Voir en

français

“Shape memory” material provides a solution for the HL-LHC

A new connection device for vacuum chambers based on Shape Memory Alloy (SMA) rings has been developed for the High-Luminosity LHC (HL-LHC)

“Shape memory” material provides a solution for the HL-LHC

Proof of concept of a SMA connector for Ultra High Vacuum (UHV) chambers. (Picture: Fabrizio Niccoli)

A collaboration between CERN and the University of Calabria is developing a new connection device for vacuum chambers based on Shape Memory Alloy (SMA) rings, for future use in the High-Luminosity LHC (HL-LHC). The unique characteristics of these materials, able to memorise different shapes at high and low temperatures, are being exploited to create a high-tech solution for sealing the vacuum chambers of the upgraded accelerator.
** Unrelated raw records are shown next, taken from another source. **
<file path="src/rtl/fifo_ring_wr_arbiter.sv">
// Round-robin burst write arbiter that shares one fifo_ring write port between NUM_REQ requesters.
// Optional per-requester beat and stall statistics are enabled by FIFO_RING_WR_ARBITER_STATS_EN.
module fifo_ring_wr_arbiter #(
  parameter int unsigned NUM_REQ    = 4,
  parameter int unsigned DATA_WIDTH = 32,
  parameter int unsigned FIFO_DEPTH = 1024,
  parameter int unsigned MAX_BURST  = 16
) (
  input  logic                            clk,
  input  logic                            rst,
  input  logic [NUM_REQ-1:0]              i_req_valid,
  input  logic [NUM_REQ-1:0]              i_req_last,
  input  logic [NUM_REQ*DATA_WIDTH-1:0]   i_req_data,
  output logic [NUM_REQ-1:0]              o_req_ready,
  input  logic [$clog2(FIFO_DEPTH):0]     i_fifo_fill_count,
  output logic                            o_fifo_wr_valid,
  output logic [DATA_WIDTH-1:0]           o_fifo_wr_data,
  output logic [NUM_REQ-1:0]              o_grant,
  output logic                            o_busy
`ifdef FIFO_RING_WR_ARBITER_STATS_EN
  ,
  output logic [NUM_REQ*32-1:0]           o_beat_count,
  output logic [31:0]                     o_stall_cycles
`endif
);

  localparam int unsigned FILL_W  = $clog2(FIFO_DEPTH) + 1;
  localparam int unsigned SPACE_W = FILL_W + 1;
  localparam int unsigned IDX_W   = $clog2(NUM_REQ);
  localparam int unsigned CNT_W   = $clog2(MAX_BURST) + 1;

  localparam logic [0:0] IDLE  = 1'b0;
  localparam logic [0:0] GRANT = 1'b1;

  logic [0:0]            state, state_nxt;
  logic [NUM_REQ-1:0]    grant_nxt;
  logic [IDX_W-1:0]      gidx, gidx_nxt;
  logic [IDX_W-1:0]      rr, rr_nxt;
  logic [CNT_W-1:0]      cnt, cnt_nxt;
  logic                  wr_valid_nxt;
  logic [DATA_WIDTH-1:0] wr_data_nxt;

  logic [DATA_WIDTH-1:0] req_data [NUM_REQ];
  logic [SPACE_W-1:0]    space_sum;
  logic                  space_ok;
  logic                  accept;
  logic                  found;
  logic [IDX_W-1:0]      pick;
  logic [IDX_W-1:0]      cand;

  for (genvar k = 0; k < int'(NUM_REQ); k++) begin : g_unpack
    assign req_data[k] = i_req_data[k*DATA_WIDTH +: DATA_WIDTH];
  end

  // A registered beat not yet reflected in the fill count still occupies a slot.
  assign space_sum = SPACE_W'(i_fifo_fill_count) + SPACE_W'(o_fifo_wr_valid);
  assign space_ok  = space_sum < SPACE_W'(FIFO_DEPTH);
  assign accept    = (state == GRANT) && i_req_valid[gidx] && space_ok;
  assign o_busy    = (state == GRANT);

  always_comb begin
    o_req_ready = '0;
    if (state == GRANT) o_req_ready[gidx] = space_ok;
  end

  // Round-robin search starting one past the last released requester.
  always_comb begin
    found = 1'b0;
    pick  = '0;
    cand  = '0;
    for (int i = 1; i <= int'(NUM_REQ); i++) begin
      cand = IDX_W'((int'(rr) + i) % int'(NUM_REQ));
      if (!found && i_req_valid[cand]) begin
        found = 1'b1;
        pick  = cand;
      end
    end
  end

  always_ff @(posedge clk) begin
    if (rst) begin
      state           <= IDLE;
      o_grant         <= '0;
      gidx            <= '0;
      rr              <= IDX_W'(NUM_REQ - 1);
      cnt             <= '0;
      o_fifo_wr_valid <= 1'b0;
      o_fifo_wr_data  <= '0;
    end else begin
      state           <= state_nxt;
      o_grant         <= grant_nxt;
      gidx            <= gidx_nxt;
      rr              <= rr_nxt;
      cnt             <= cnt_nxt;
      o_fifo_wr_valid <= wr_valid_nxt;
      o_fifo_wr_data  <= wr_data_nxt;
    end
  end

  always_comb begin
    state_nxt    = state;
    grant_nxt    = o_grant;
    gidx_nxt     = gidx;
    rr_nxt       = rr;
    cnt_nxt      = cnt;
    wr_valid_nxt = 1'b0;
    wr_data_nxt  = o_fifo_wr_data;
    case (state)
      IDLE: begin
        if (found) begin
          grant_nxt = NUM_REQ'(1) << pick;
          gidx_nxt  = pick;
          cnt_nxt   = '0;
          state_nxt = GRANT;
        end
      end
      GRANT: begin
        if (accept) begin
          wr_valid_nxt = 1'b1;
          wr_data_nxt  = req_data[gidx];
          cnt_nxt      = cnt + CNT_W'(1);
          // Bursts end on the last beat or are cut at MAX_BURST to bound latency for others.
          if (i_req_last[gidx] || (cnt_nxt == CNT_W'(MAX_BURST))) begin
            rr_nxt    = gidx;
            grant_nxt = '0;
            state_nxt = IDLE;
          end
        end
      end
      default: state_nxt = IDLE;
    endcase
  end

`ifdef FIFO_RING_WR_ARBITER_STATS_EN
  always_ff @(posedge clk) begin
    if (rst) begin
      o_beat_count   <= '0;
      o_stall_cycles <= '0;
    end else begin
      if (accept) o_beat_count[gidx*32 +: 32] <= o_beat_count[gidx*32 +: 32] + 32'd1;
      if ((state == GRANT) && i_req_valid[gidx] && !space_ok) o_stall_cycles <= o_stall_cycles + 32'd1;
    end
  end
`endif

endmodule

</file>
<file path="config.mk">
export PLATFORM = sky130hd
export DESIGN_NAME = fifo_ring_wr_arbiter
export DESIGN_NICKNAME = d
export VERILOG_FILES = /design/src/rtl/fifo_ring_wr_arbiter.sv
export SDC_FILE = /design/constraint.sdc
export NUM_CORES = 1
export LEC_CHECK = 0
export BUFFER_PORTS_ARGS = -buffer_cell sky130_fd_sc_hd__clkbuf_2
export CAP_MARGIN = 10
export CORE_MARGIN = 2
export CORE_UTILIZATION = 45
export DETAILED_ROUTE_END_ITERATION = 10
export PLACE_DENSITY = 0.95
export SYNTH_ARGS = -nofsm -noshare
export SYNTH_HDL_FRONTEND = slang
export SYNTH_SLANG_ARGS = --single-unit
</file>
<file path="constraint.sdc">
create_clock -name clk -period 4.4 [get_ports clk]
set_input_delay 0.44 -clock clk [delete_from_list [all_inputs] [get_ports clk]]
set_output_delay 0.44 -clock clk [all_outputs]
set_load 0.1 [all_outputs]
</file>
==> out/metrics.csv, run 1 <==
stage;metric;value;unit
pwr;switchingPower;0.396;mW
detailed_routing;wl_per_cell;15.0;um
setup_path;startpoint;gidx[0];
setup_path;r2r-start;gidx[0];
detailed_routing;firstDrtPassIters;4;
run;maxCapViolations;0;
pwr;p_per_area;286;nW/um2
die;core;5960;um2
timing;setup-violations-final;0;
setup_path;crit_arrival;2.61;ns
logic_synthesis;avgSynthCellArea;10.0;um2
detailed_routing;wirelength;7970;um
setup_path;crit_chain;mux4_2 -> nand2_2 -> nor2_2 -> o31ai_1;
clocking;cts.repair.resized;0;
pwr;peakVddDrop;0.000142;V
finish;drive_above_1_share;0.567;
detailed_routing;viasPerCell;5.34;
finish;final_util;0.640;
timing;fin_crit;2.40;ns
pwr;clkPwrFrac;0.229;
die;die_y;82.8;um
clocking;clk_latency;0.29;ns
logic_synthesis;ys.warnings.count;0;
finish;fillers;506;
grt;grt_max_degree;42;
logic_synthesis;synthFlopType;dfxtp_1;
grt;grt_pass1_vias;2972;
clocking;cts_max_path_buffers;2;
timing;rsz0062_at_grt;no;
setup_path;crit_type;flop to flop;
clocking;root_buffer;clkbuf_8;
detailed_routing;drc_errors;0;
logic_synthesis;synth_cells;279;
timing;tightest_slew;0.866;ns
logic_synthesis;synth.cell_area;2800;um2
logic_synthesis;synth_nets;429;
detailed_routing;drt-initial-drc-count;127;
setup_path;start_kind;flop;
logic_synthesis;async_flop_share;0;
die;start_util;0.470;
logic_synthesis;synth_top_area_share;0.336;
finish;multi_input_area;1700;um2
setup_path;cp.required;4.61;ns
setup_path;cpMaxStageDelayCell;dfxtp_2;
grt;grtUsageTotal;0.232;
pwr;p_seq_frac;0.426;
timing;maxSlewHeadroom;0.421;
pwr;leakage;1.69;nW
place;globalplace.congestion;0.837;
clocking;clk_pin_slew;0.08;ns
grt;antenna_found_initial;0;
place;port_buffers;190;
die;io_pins;191;
finish;final_nets;606;
detailed_routing;ant_nets;0;
setup_path;cp-end-kind;flop;
clocking;post_cts_buffers;0;
die;placement_rows;28;
place;dpl.hpwl;6250;um
setup_path;max_stage_delay;0.70;ns
logic_synthesis;synth-edff-count;0;
finish;antenna-diode-count;0;
pwr;pwr-share-comb;0.345;
hold_path;hp-class;flop to flop;
detailed_routing;num_vias;2839;
logic_synthesis;yosys.cell_types.count;38;
timing;fin_worst_skew;0.00553;ns
setup_path;worstPathMaxFanout;41;
clocking;cts_max_level;2;
clocking;clock-sinks;47;
hold_path;hold_start;o_grant[0];
logic_synthesis;ys_seq_area_frac;0.336;
grt;overflow;0;
grt;grt_pass1_wl;13200;um
pwr;intPower;0.695;mW
timing;hold_viol_final;0;
finish;seqCellArea;943;um2
logic_synthesis;yosysMostFrequentCell;nand2_1;
run_status;status;completed;
logic_synthesis;ys_ff_latch;47;
logic_synthesis;synthTopCellsByArea;dfxtp_1, mux4_2, nand2_1;
timing;min_period_over_period;0.545;
timing;slew_violations;0;
pwr;sw_frac_of_total;0.363;
setup_path;r2r_slack;2.00;ns
finish;syn2layout_area_growth;36.2;%
timing;fin_setup_tns;0;ns
logic_synthesis;synthTopCellsByCount;nand2_1, dfxtp_1, mux4_2;
die;die_w;82.8;um
timing;fmax;0.417;GHz
logic_synthesis;synth_area_leader_cell;dfxtp_1;
clocking;cts_tree;done;
clocking;hold_buffers;0;
clocking;cts_made_buffers;5;
die;die_area;6860;um2
==> layout by cell type, fill, tap and decap left out, types with 2 or more instances in the layout <==
| cell | netlist | final |
|---|---|---|
| mux4_2 | 34 | 34 |
| mux2i_1 | 6 | 6 |
| dfxtp_2 | 0 | 2 |
| dfxtp_1 | 47 | 45 |
| nor2b_1 | 2 | 2 |
| buf_4 | 5 | 4 |
| nand2_1 | 59 | 59 |
| nand3_1 | 9 | 9 |
| clkbuf_8 | 0 | 5 |
| o31ai_1 | 3 | 3 |
| a21oi_1 | 27 | 27 |
| nor3_1 | 2 | 2 |
| a21oi_2 | 10 | 10 |
| nand3b_1 | 4 | 4 |
| clkbuf_1 | 7 | 2 |
| a31oi_1 | 4 | 4 |
| nand4_1 | 2 | 2 |
| nand2b_1 | 5 | 5 |
| inv_1 | 2 | 2 |
| nand2_2 | 11 | 11 |
| and2_1 | 2 | 2 |
| clkbuf_2 | 0 | 190 |
| nor2_1 | 11 | 11 |
==> cell type report <==
type	instances	area share
multi-input cells	206	0.447
inverters	2	0.00197
clock inverters	1	0.00131
clock buffers	7	0.0200
well taps	75	0.0246
repair buffers	194	0.257
flip-flops and latches	47	0.248
==> power groups by stage <==
stage / combinational, mW / sequential [mW] / clock (mW)
floorplan: 0.157 / 0.595 / 0
global placement: 0.368 / 0.474 / 0
detailed placement: 0.377 / 0.475 / 0
CTS: 0.378 / 0.465 / 0.257
global route: 0.399 / 0.469 / 0.272
finish: 0.376 / 0.465 / 0.249
==> cells by family after synthesis <==
logic type                 after synthesis  share of synthesized area
AOI/OAI and AO/OA                       49                      0.113
adders and majority gates                1                    0.00447
buffers and inverters                   26                     0.0546
DFF                                     47                      0.336
muxes                                   40                      0.295
and+or+nand+nor                        116                      0.196
==> path summary, 6_finish.rpt <==
kind	end	cells after the start
hold reg to reg	o_grant[0]	2
setup / recovery	o_grant[3]	4
hold / removal	o_grant[0]	2
setup reg to reg	o_grant[3]	4
==> state kept, by name, summed over array words and instances, names as in the netlist <==
name / flops
cnt: 5
gidx: 2
o_busy: 1
o_fifo_wr_data: 32
o_fifo_wr_valid: 1
o_grant: 4
rr: 2
==> critical path, delay by kind of cell, from the launching register on <==
family,cells,cell delay [ns]
muxes,1,0.44
AOI/OAI and AO/OA,1,0.27
and+or+nand+nor,2,0.87
DFF,1,0.70
==> per-stage QoR <==
stage	power, mW	instances	area [um2]	worst slack, ns	hold WS, ns
floorplan	0.752	279	2800	0.385	0.465
global route	1.14	532	3810	1.77	0.482
CTS	1.10	532	3810	1.97	0.459
detailed placement	0.852	524	3730	1.98	0.447
global placement	0.842	524	3730	2.06	0.442
finish	1.09	532	3810	2.00	0.454
==> metal layers <==
layer	vias up	part of all wire	GRT usage
met1	1322	0.37	0.260
met3	8	0.077	0.0368
met2	137	0.54	0.449
met4	0	0.010	0.0671
li1	1372	-	-
met5	-	0	0
No activity file was read; power rests on OpenSTA's default activity.
==> run 2: changes to the inputs <==
- ABC_AREA: default -> 1
- CORE_UTILIZATION: 45 -> 39
- PLACE_DENSITY: 0.95 -> 0.87
- clock period: 4.4 -> 1.93 ns (I/O delays scaled with it)
==> run 2 against run 1 <==
Sequential power is 140% higher. Die area is 26% higher. Combinational power grew to 4.5 times the previous value. Core utilization is 7.8 points lower. Non-clock buffer count is 9 higher. Clock power grew to 2.8 times the previous value. Design area is 13% higher. Via count is 43% higher. Global-route usage is 0.66 points higher. Area after synthesis is 11% higher. First-iteration DRC count is 48% higher. Largest cell class unchanged. Highest routed layer unchanged.
==> out/metrics.csv, run 2 <==
stage;metric;value;unit;change
place;dpl.cell_count;762;;+45%
timing;fin_ws;0.166;ns;-1.83 ns
die;die_y;93.0;um;+12%
logic_synthesis;synth_area_leader_cell;dfxtp_1;;
hold_path;hp-class;input port to flop;;
clocking;clk_latency;0.30;ns;about the same
finish;regMostFlops;o_fifo_wr_data;;
finish;top_regs;o_fifo_wr_data x32, cnt x5, o_grant x4;;
place;dp_slack;0.193;ns;-1.78 ns
setup_path;cp.required;1.74;ns;-2.87 ns
die;die_area;8650;um2;+26%
place;port_buffers;190;;unchanged
pwr;leakage;2.25;nW;+33%
setup_path;crit_type;flop to output pin;;
grt;grt_max_degree;41;;-2.4%
clocking;cts_made_buffers;5;;unchanged
grt;overflow;0;;unchanged
logic_synthesis;synth-edff-count;0;;unchanged
place;globalplace.congestion;0.826;;-1.3%
timing;fmax;0.567;GHz;
pwr;sw_frac_of_total;0.465;;+0.102
detailed_routing;wirelength;10300;um;+29%
timing;tightest_slew;0.571;ns;-0.295 ns
pwr;p_seq_frac;0.317;;-0.109
logic_synthesis;synth_cells;494;;+77%
logic_synthesis;synthTopCellsByArea;dfxtp_1, nand3_1, nor2_1;;
finish;mostFrequentLayoutCells;clkbuf_2, nand3_1, nand2_1, nor2_1, dfxtp_1;;
place;dpl.hpwl;7880;um;+26%
clocking;root_buffer;clkbuf_8;;
pwr;p_per_area;808;nW/um2;+180%
timing;min_period_over_period;0.914;;
timing;maxSlewHeadroom;0.621;;+0.200
setup_path;crit_arrival;1.57;ns;-1.04 ns
pwr;pwr-share-comb;0.481;;+0.136
logic_synthesis;avgSynthCellArea;6.26;um2;-38%
timing;slew_violations;0;;unchanged
die;start_util;0.402;;-0.0675
finish;multi_input_area;1930;um2;+13%
finish;antenna-diode-count;0;;unchanged
logic_synthesis;synth_top_area_share;0.304;;-0.0320
setup_path;r2r_slack;0.19;ns;-1.81 ns
timing;fin_worst_skew;0.00894;ns;+0.00342 ns
die;io_pins;191;;unchanged
die;placement_rows;32;;+14%
logic_synthesis;synth.cell_area;3090;um2;+11%
timing;setup-violations-final;0;;unchanged
logic_synthesis;ys_ff_latch;47;;unchanged
run;maxCapViolations;0;;unchanged
logic_synthesis;ys.warnings.count;0;;unchanged
logic_synthesis;synth_nets;644;;+50%
setup_path;worstPathMaxFanout;5;;-88%
logic_synthesis;async_flop_share;0;;unchanged
detailed_routing;ant_nets;0;;unchanged
clocking;cts_tree;done;;
detailed_routing;drt-initial-drc-count;188;;+48%
clocking;clock-sinks;47;;unchanged
finish;largest_reg_flops;32;;unchanged
logic_synthesis;synthFlopType;dfxtp_1;;
die;die_w;93.0;um;+12%
finish;final_nets;817;;+35%
timing;rsz0062_at_grt;no;;
grt;antenna_found_initial;0;;unchanged
setup_path;cp-end-kind;output pin;;
pwr;peakVddDrop;0.000436;V;+210%
timing;hold_viol_final;0;;unchanged
pwr;switchingPower;1.62;mW;+310%
pwr;power;3.49;mW;+220%
clocking;clk_pin_slew;0.09;ns;about the same
finish;final_cells;770;;+45%
clocking;cts_max_path_buffers;2;;unchanged
detailed_routing;firstDrtPassIters;6;;+2
setup_path;start_kind;flop;;
pwr;intPower;1.87;mW;+170%
run_status;status;completed;;
timing;fin_setup_tns;0;ns;unchanged
clocking;hold_buffers;0;;unchanged
die;core;7690;um2;+29%
logic_synthesis;yosys.cell_types.count;32;;-16%
finish;seqCellArea;952;um2;+0.93%
grt;grtUsageTotal;0.239;;+0.00663
grt;grt_pass1_vias;3838;;+29%
detailed_routing;num_vias;4052;;+43%
detailed_routing;viasPerCell;5.26;;-1.4%
logic_synthesis;ys_seq_area_frac;0.304;;-0.0320
timing;fin_crit;1.76;ns;
finish;fillers;767;;+52%
clocking;post_cts_buffers;0;;unchanged
logic_synthesis;synthTopCellsByCount;nand3_1, nor2_1, nand2_1;;
finish;syn2layout_area_growth;39.8;%;
detailed_routing;wl_per_cell;13.4;um;-11%
pwr;clkPwrFrac;0.202;;-0.027
finish;layout_commonest_cell;clkbuf_2;;
finish;drive_above_1_share;0.377;;-0.189
logic_synthesis;yosysMostFrequentCell;nand3_1;;
grt;grt_pass1_wl;16900;um;+28%
clocking;cts_max_level;2;;unchanged
detailed_routing;drc_errors;0;;unchanged
==> run 2: changes by cell type in the layout (fill, tap and decap cells not counted), moves of 5 or more <==
cell,change
buf_4,+9
o21ai_0,+35
nor2_1,+69
inv_2,+8
nand2_1,+21
nand4_1,+32
a21oi_1,-19
mux4_2,-34
a21oi_2,-10
mux2i_1,-6
inv_1,+12
nand2b_1,-5
nand3_1,+98
==> run 2: layout make-up <==
class                           count  area share
Clock buffer                        5      0.0159
Multi-Input combinational cell    386       0.447
Sequential cell                    47       0.220
Timing Repair Buffer              203       0.257
Tap cell                          102      0.0295
Inverter                           24      0.0220
Clock inverter                      3     0.00898
==> run 2: repair_timing <==
item                       CTS  global route
hold endpoints to repair     0             0
setup endpoints to repair    0             4
resized for setup            0             1
==> run 2: worst paths after layout <==
path / startpoint / endpoint / depth (start not counted)
worst min-delay path: rst / o_busy / 2
worst max register to register: gidx[0] / cnt[2] / 10
worst max-delay path: o_fifo_wr_valid / o_req_ready[2] / 5
worst min register to register: cnt[4] / cnt[4] / 2
==> run 2: power groups by stage <==
stage               logic [mW]  clock network (mW)  registers [mW]
floorplan                0.760                   0            1.62
global placement          1.63                   0            1.12
detailed placement        1.67                   0            1.13
CTS                       1.67               0.722            1.11
global route              1.81               0.772            1.12
finish                    1.68               0.705            1.11
==> run 2: per-layer routing <==
layer	part of all wire	up-vias	track usage
li1	-	2022	-
met1	0.42	1813	0.293
met2	0.49	187	0.424
met3	0.065	30	0.0395
met4	0.027	0	0.0809
met5	0	-	0
==> run 2: cell families after synthesis <==
| group | Yosys count | synth area share |
|---|---|---|
| and+or+nand+nor | 328 | 0.503 |
| buffers and inverters | 61 | 0.0862 |
| AOI/OAI and AO/OA | 55 | 0.0964 |
| DFF | 47 | 0.304 |
| xor gates and xnor gates | 2 | 0.00567 |
| adders and majority gates | 1 | 0.00405 |
==> run 2: worst max-delay path, stage by stage, from the launching register on <==
cell	delay [ns]
dfxtp_4	0.35
and3_1	0.18
nand3b_1	0.15
nand2_4	0.15
nor3_4	0.24
buf_12	0.20
==> run 2: stage by stage <==
step	util	cell area [um2]	hold slack, ns
after floorplan	-	3150	0.431
after global placement	0.548	4210	0.462
final	0.562	4320	0.191
after global routing	0.562	4320	0.195
after detailed placement	0.548	4210	0.469
after CTS	0.562	4320	0.192
==> run 3: changes to the inputs <==
- ABC_AREA: 1 -> default
- CORE_UTILIZATION: 39 -> 38
==> run 3 against run 2 <==
Maximum frequency down 4.9%. Critical path type unchanged. Global-route usage is 3.6 points lower. Critical endpoint is now o_req_ready[0]. Largest cell class unchanged. Clock skew decreased by 0.0022 ns.
==> out/metrics.csv, run 3 (same netlist as run 1, synthesis figures left out) <==
stage;metric;value;unit;change
run_status;status;completed;;
detailed_routing;wl_per_cell;14.7;um;+9.9%
timing;tightest_slew;0.562;ns;-0.00861 ns
clocking;clock-sinks;47;;unchanged
hold_path;hold_start;rst;;
finish;syn2layout_area_growth;42.1;%;
finish;top_regs;o_fifo_wr_data x32, cnt x5, o_grant x4;;
finish;largest_reg_flops;32;;unchanged
pwr;power;2.59;mW;-26%
setup_path;cpMaxStageDelayCell;buf_2;;
clocking;clk_pin_slew;0.09;ns;about the same
grt;antenna_found_initial;0;;unchanged
timing;setup-violations-final;0;;unchanged
timing;fin_worst_skew;0.00673;ns;-0.00221 ns
timing;maxSlewHeadroom;0.627;;+0.00571
setup_path;startpoint;o_fifo_wr_valid;;
grt;grt_pass1_vias;3000;;-22%
setup_path;critPathTopFamily;buffers and inverters;;
detailed_routing;wirelength;8240;um;-20%
die;die_area;8060;um2;-6.8%
detailed_routing;viasPerCell;5.14;;-2.3%
place;dpl.hpwl;6570;um;-17%
hold_path;min_path_cells;3;;+1
timing;fin_crit;1.86;ns;+0.0917 ns
clocking;cts_max_level;2;;unchanged
setup_path;max_stage_delay;0.44;ns;+0.09 ns
clocking;clk_latency;0.30;ns;about the same
die;start_util;0.390;;-0.0123
clocking;root_buffer;clkbuf_8;;
detailed_routing;firstDrtPassIters;5;;-1
pwr;leakage;1.74;nW;-23%
hold_path;hp-class;input port to flop;;
setup_path;crit_type;flop to output pin;;
grt;grt_max_degree;38;;-7.3%
detailed_routing;drc_errors;0;;unchanged
detailed_routing;drt-initial-drc-count;80;;-57%
finish;regMostFlops;o_fifo_wr_data;;
timing;hold_viol_final;0;;unchanged
die;placement_rows;31;;-3.1%
die;die_y;89.8;um;-3.5%
clocking;cts_max_path_buffers;2;;unchanged
timing;min_period_over_period;0.962;;+0.0475
pwr;p_per_area;651;nW/um2;-19%
timing;fin_setup_tns;0;ns;unchanged
setup_path;r2r-start;gidx[1];;
run;maxCapViolations;0;;unchanged
setup_path;crit_arrival;1.66;ns;+0.09 ns
setup_path;r2r_cells;5;;-5
die;io_pins;191;;unchanged
setup_path;start_kind;flop;;
place;port_buffers;190;;unchanged
grt;overflow;0;;unchanged
clocking;cts_tree;done;;
setup_path;cp.required;1.74;ns;about the same
finish;drive_above_1_share;0.582;;+0.205
setup_path;worstPathMaxFanout;6;;+1
timing;rsz0062_at_grt;no;;
setup_path;cp-end-kind;output pin;;
clocking;cts_made_buffers;5;;unchanged
place;globalplace.congestion;0.840;;+1.7%
timing;fmax;0.539;GHz;-4.9%
die;core;7180;um2;-6.7%
detailed_routing;ant_nets;0;;unchanged
die;die_w;89.8;um;-3.5%
clocking;post_cts_buffers;0;;unchanged
pwr;peakVddDrop;0.000311;V;-29%
timing;slew_violations;0;;unchanged
grt;grt_pass1_wl;13400;um;-21%
grt;grtUsageTotal;0.203;;-0.0357
finish;mostFrequentLayoutCells;clkbuf_2, nand2_1, dfxtp_1;;
setup_path;path_buf_inv;1;;unchanged
setup_path;crit_chain;nand4_1 -> o311a_1 -> nor3b_4 -> buf_2;;
setup_path;cp.depth;4;;-1
finish;final_nets;611;;-25%
finish;layout_commonest_cell;clkbuf_2;;
detailed_routing;num_vias;2884;;-29%
finish;antenna-diode-count;0;;unchanged
[run 3: cell count changes in the layout (fill, tap and decap cells not counted), moves of 10 or more]
cell     delta
nand3_1    -98
nor2_1     -70
o21ai_0    -35
mux4_2     +34
nand4_1    -32
nand2_1    -21
a21oi_1    +19
inv_1      -12
a21oi_2    +10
In particle accelerators, beams circulate inside vacuum chambers connected by flanges - complex engineering components which ensure the integrity of the vacuum system. Currently, there are two types of flanges used in the LHC: standard “ConFlat” flanges, which are bolted together; and the quick conical connection flanges used on radioactive components (for example collimators), which need large and heavy chain clamps. Clamping or unclamping a flange is time-consuming and can result in a larger radiation dose to personnel in a radioactive environments. “A light compact flange that is easier to install and remove, possibly remotely, and that minimises the time of any intervention was what we were really looking for,” explains Paolo Chiggiato, Head of the Vacuum, Surfaces and Coatings (VSC) group. And the answer was SMAs.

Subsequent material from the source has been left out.